Work on bringing Latitude to Rhapsody has already begun. We're also keeping close tabs on how Apple plans to shape Rhaposdy so that Latitude will be in line with what eventually comes out of Infinite Loop.

Dave M: Does Latitude hide the specifics of the file system -- i.e., will Macintosh HFS calls like StandardGetFile() or the various PB calls port?

Dave H: All of the PB and FSSpec calls to access files have been implemented in Latitude. Files in the native file system are accessible as well as Mac HFS floppies. For native files, Finder and catalog information is picked up if the files are in one of the various formats developed to represent Macintosh files under UNIX. Typically, the data and resource forks are in separate files and the file's Finder information is either included in the resource fork or kept in another separate file. Latitude understands many of these formats including AppleDouble, AppleSingle, Helios EtherShare, IPT uShare, and Xinet K-AShare. Files without resource forks or Finder information appear as plain text files.

Latitude supports all of the Standard File Package, both System 6 and System 7 calls. It supports all of the customizations applications typically make to that package's dialogs and also makes a few customizations of its own to allow the user to access files through the native file system. These Latitude customizations are done behind the scenes of the file dialog and do not interfere with any application customizations. There's even a special callback scheme in place so that apps can provide their own code to call the native get/put dialog and return a native path to the Standard File Package which in turn will fill in the appropriate reply record and return it to the app.

Again, auxiliary calls are available in Latitude to give access to the native file system by the app.
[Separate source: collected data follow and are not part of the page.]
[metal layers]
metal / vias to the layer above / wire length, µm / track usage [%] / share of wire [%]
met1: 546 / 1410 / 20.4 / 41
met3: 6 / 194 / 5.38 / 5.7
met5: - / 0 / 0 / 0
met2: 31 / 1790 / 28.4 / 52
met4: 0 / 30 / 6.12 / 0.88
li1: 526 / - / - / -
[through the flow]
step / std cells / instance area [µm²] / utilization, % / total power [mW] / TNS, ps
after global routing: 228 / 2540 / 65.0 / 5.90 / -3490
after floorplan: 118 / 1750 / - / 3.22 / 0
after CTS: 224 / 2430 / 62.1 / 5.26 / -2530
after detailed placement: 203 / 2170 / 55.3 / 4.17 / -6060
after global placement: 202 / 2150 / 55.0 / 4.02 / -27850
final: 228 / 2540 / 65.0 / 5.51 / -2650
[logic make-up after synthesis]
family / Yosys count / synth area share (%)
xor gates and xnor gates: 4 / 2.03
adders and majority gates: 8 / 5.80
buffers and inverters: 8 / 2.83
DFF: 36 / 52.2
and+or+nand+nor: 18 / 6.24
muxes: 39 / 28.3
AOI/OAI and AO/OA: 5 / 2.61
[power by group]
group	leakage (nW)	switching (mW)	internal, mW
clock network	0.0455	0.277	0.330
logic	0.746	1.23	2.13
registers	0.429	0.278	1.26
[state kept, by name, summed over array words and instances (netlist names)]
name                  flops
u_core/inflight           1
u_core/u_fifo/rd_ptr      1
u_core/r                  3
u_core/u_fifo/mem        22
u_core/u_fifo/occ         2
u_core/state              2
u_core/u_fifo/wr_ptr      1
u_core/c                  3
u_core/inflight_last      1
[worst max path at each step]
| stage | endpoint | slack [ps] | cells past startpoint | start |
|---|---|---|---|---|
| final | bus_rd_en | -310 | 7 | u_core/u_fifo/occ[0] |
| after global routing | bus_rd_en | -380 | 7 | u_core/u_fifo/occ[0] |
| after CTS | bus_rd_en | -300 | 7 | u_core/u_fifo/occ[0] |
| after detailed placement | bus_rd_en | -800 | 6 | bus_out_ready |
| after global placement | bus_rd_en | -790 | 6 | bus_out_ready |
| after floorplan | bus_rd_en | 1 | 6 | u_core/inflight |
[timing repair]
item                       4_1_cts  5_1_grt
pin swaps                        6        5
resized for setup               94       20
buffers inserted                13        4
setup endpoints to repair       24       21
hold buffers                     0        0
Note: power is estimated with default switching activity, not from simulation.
**src/rtl/zone_buf_pkg.sv**
```systemverilog
// Shared types and default sizing for the zone-brightness buffer controller.
package zone_buf_pkg;

  localparam int unsigned ZONES_DEF     = 360;
  localparam int unsigned AW_DEF        = 9;
  localparam int unsigned DW_DEF        = 16;
  localparam logic [15:0] CLEAR_VAL_DEF = 16'h0000;

  // Sequencer state, also exported on the debug port of the top level.
  typedef enum logic [1:0] {
    ST_IDLE  = 2'd0,
    ST_CLEAR = 2'd1,
    ST_SCAN  = 2'd2,
    ST_DRAIN = 2'd3
  } zb_state_e;

endpackage

```
**src/rtl/zone_buf_skid.sv**
```systemverilog
// Two-entry output FIFO carrying zone data plus an end-of-frame flag.
// The producer never pushes into a full FIFO; the top level only issues a
// RAM read when a slot is guaranteed to be free when the data returns.
module zone_buf_skid #(
  parameter int unsigned DW = 16
) (
  input  logic          clk,
  input  logic          rst_n,
  input  logic          i_push,
  input  logic [DW-1:0] i_push_data,
  input  logic          i_push_last,
  input  logic          i_ready,
  output logic          o_valid,
  output logic [DW-1:0] o_data,
  output logic          o_last,
  output logic [1:0]    o_count,
  output logic          o_pop
);

  logic [DW:0] r_mem [2];
  logic        r_wr;
  logic        r_rd;
  logic [1:0]  r_cnt;
  logic [DW:0] w_head;

  assign w_head  = r_mem[r_rd];
  assign o_valid = (r_cnt != 2'd0);
  assign o_data  = o_valid ? w_head[DW-1:0] : '0;
  assign o_last  = o_valid & w_head[DW];
  assign o_pop   = o_valid & i_ready;
  assign o_count = r_cnt;

  // Storage, pointers and occupancy; the head stays put while stalled.
  always_ff @(posedge clk or negedge rst_n) begin
    if (!rst_n) begin
      r_mem[0] <= '0;
      r_mem[1] <= '0;
      r_wr     <= 1'b0;
      r_rd     <= 1'b0;
      r_cnt    <= 2'd0;
    end else begin
      if (i_push) begin
        r_mem[r_wr] <= {i_push_last, i_push_data};
        r_wr        <= ~r_wr;
      end
      if (o_pop) r_rd <= ~r_rd;
      r_cnt <= r_cnt + {1'b0, i_push} - {1'b0, o_pop};
    end
  end

endmodule

```
**src/rtl/zone_buf_ctrl.sv**
```systemverilog
// Sequencer/arbiter for the zone-brightness SDP RAM: per-zone writes, bulk
// clear, and a per-frame in-order scan streamed to the LED serializer.
// Handshakes: a transfer happens on a rising edge where valid and ready are
// both high; valid never waits on ready, and data/last stay stable while
// valid is high and ready is low.
module zone_buf_ctrl
  import zone_buf_pkg::*;
#(
  parameter int unsigned   ZONES     = ZONES_DEF,
  parameter int unsigned   AW        = AW_DEF,
  parameter int unsigned   DW        = DW_DEF,
  parameter logic [DW-1:0] CLEAR_VAL = DW'(CLEAR_VAL_DEF)
) (
  input  logic          clk,
  input  logic          rst_n,
  input  logic          wr_valid,
  input  logic [AW-1:0] wr_idx,
  input  logic [DW-1:0] wr_data,
  output logic          wr_ready,
  input  logic          clr,
  input  logic          start,
  output logic          out_valid,
  output logic [DW-1:0] out_data,
  output logic          out_last,
  input  logic          out_ready,
  output logic          busy,
  output logic          err,
  output logic          ram_cea,
  output logic [AW-1:0] ram_ada,
  output logic [DW-1:0] ram_din,
  output logic          ram_ceb,
  output logic [AW-1:0] ram_adb,
  output logic          ram_oce,
  input  logic [DW-1:0] ram_dout,
  output zb_state_e     dbg_state
);

  localparam logic [AW-1:0] LAST_IDX = AW'(ZONES - 1);

  zb_state_e     r_state;
  logic [AW-1:0] r_ptr;      // clear address in CLEAR, read pointer in SCAN
  logic          r_pend;     // start deferred until the clear finishes
  logic          r_cap;      // read issued last cycle, ram_dout valid now
  logic          r_cap_last;
  logic          r_err;
  logic          r_live;     // holds wr_ready low until the first edge after reset

  logic [1:0]    w_cnt;
  logic          w_pop;
  logic [2:0]    w_occ;
  logic          w_issue;
  logic          w_in_range;
  logic          w_wr_fire;
  logic          w_clearing;
  logic          w_scanning;
  logic          w_drop;

  // Occupancy after this edge's pop plus the read still in flight; issuing
  // only below two keeps the FIFO from overflowing yet sustains 1 beat/cycle.
  assign w_occ      = 3'(w_cnt) + 3'(r_cap) - 3'(w_pop);
  assign w_issue    = (r_state == ST_SCAN) && (w_occ < 3'd2);
  assign w_clearing = (r_state == ST_CLEAR);
  assign w_scanning = (r_state == ST_SCAN) || (r_state == ST_DRAIN);

  // A write to the address being read this cycle is stalled one cycle so the
  // two SDP ports never touch the same word on the same edge.
  assign wr_ready   = r_live && !w_clearing && !(w_issue && (wr_idx == r_ptr));
  assign w_wr_fire  = wr_valid && wr_ready;
  assign w_in_range = ({1'b0, wr_idx} < (AW+1)'(ZONES));

  assign ram_cea = w_clearing || (w_wr_fire && w_in_range);
  assign ram_ada = w_clearing ? r_ptr : (ram_cea ? wr_idx : '0);
  assign ram_din = w_clearing ? CLEAR_VAL : (ram_cea ? wr_data : '0);
  assign ram_ceb = w_issue;
  assign ram_adb = w_issue ? r_ptr : '0;
  assign ram_oce = 1'b1;

  assign w_drop = (start && (w_scanning || (w_clearing && r_pend))) ||
                  (clr && w_scanning);

  assign busy      = (r_state != ST_IDLE) || r_pend;
  assign err       = r_err;
  assign dbg_state = r_state;

  zone_buf_skid #(.DW(DW)) u_skid (
    .clk         (clk),
    .rst_n       (rst_n),
    .i_push      (r_cap),
    .i_push_data (ram_dout),
    .i_push_last (r_cap_last),
    .i_ready     (out_ready),
    .o_valid     (out_valid),
    .o_data      (out_data),
    .o_last      (out_last),
    .o_count     (w_cnt),
    .o_pop       (w_pop)
  );

  // Sequencer: clear sweep, scan issue, drain, plus read-return tracking.
  always_ff @(posedge clk or negedge rst_n) begin
    if (!rst_n) begin
      r_state    <= ST_IDLE;
      r_ptr      <= '0;
      r_pend     <= 1'b0;
      r_cap      <= 1'b0;
      r_cap_last <= 1'b0;
      r_err      <= 1'b0;
      r_live     <= 1'b0;
    end else begin
      r_live     <= 1'b1;
      r_err      <= w_drop || (w_wr_fire && !w_in_range);
      r_cap      <= w_issue;
      r_cap_last <= w_issue && (r_ptr == LAST_IDX);
      case (r_state)
        ST_IDLE: begin
          r_ptr <= '0;
          if (clr) begin
            r_state <= ST_CLEAR;
            r_pend  <= start;
          end else if (start) begin
            r_state <= ST_SCAN;
          end
        end
        ST_CLEAR: begin
          if (start && !r_pend) r_pend <= 1'b1;
          if (r_ptr == LAST_IDX) begin
            r_ptr   <= '0;
            r_pend  <= 1'b0;
            r_state <= (r_pend || start) ? ST_SCAN : ST_IDLE;
          end else begin
            r_ptr <= r_ptr + AW'(1);
          end
        end
        ST_SCAN: begin
          if (w_issue) begin
            if (r_ptr == LAST_IDX) begin
              r_ptr   <= '0;
              r_state <= ST_DRAIN;
            end else begin
              r_ptr <= r_ptr + AW'(1);
            end
          end
        end
        ST_DRAIN: begin
          if ((w_cnt == 2'd0) && !r_cap) r_state <= ST_IDLE;
        end
        default: r_state <= ST_IDLE;
      endcase
    end
  end

endmodule

```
There are calls, for example, to translate FSSpec formatted input into native file paths and vice versa.

Dave M: What won't port?

Dave H: Usually, not well behaved apps have the most problems. Apps that draw directly to the frame buffer or access private Mac structures, like RgnHandle data or low memory globals by address. Crawling up the stack frame using the A5 global obviously doesn't work. Basically all of the things that the Inside Macintosh books say not to do are no-nos in Latitude.

Memory Manager work-arounds don't port over well either. Some apps have the habit of seeing how much memory is available and then allocating all of it for themselves. On UNIX based systems, this kind of practice really doesn't make much sense. By disabling this kind of mechanism and simply relying on Latitude's Memory Manager calls to allocate memory, apps are assured of efficient memory usage.

Dave M: Are there any big-name apps that are currently using Latitude?

Dave H: As I mentioned earlier, Adobe has used Latitude to bring Illustrator 5.5 and Photoshop 3.0 to Sun and SGI. The Latitude Group's close work with Adobe on these projects helped us fortify Latitude a great deal. We've found that other folks using Latitude benefited enormously from the work we did on Photoshop -- the app Greg Galanos likes to call "the Mother of all apps".

Later this year, Adobe plans to begin shipping their non-linear video editing software, Premiere, on SGI's new O2 platform. From the looks of Premiere on the O2 today, this is going to be one hot product! Latitude enabled Adobe's engineers to skip past all of the user interface support and go straight to tuning Premiere's audio and video technology to SGI's amazing O2 and add a few video features that the Mac simply can't handle as well.

Other Latitude clients include more vertical market apps by developers who wanted to get to the graphics power of the SGI or the server power of the Sun or HP platform line. These apps include video and audio processing for the film industry, audio and sensitive vibration measurement and analysis for the automobile industry, and advanced photographic processing technologies used for film development and film products.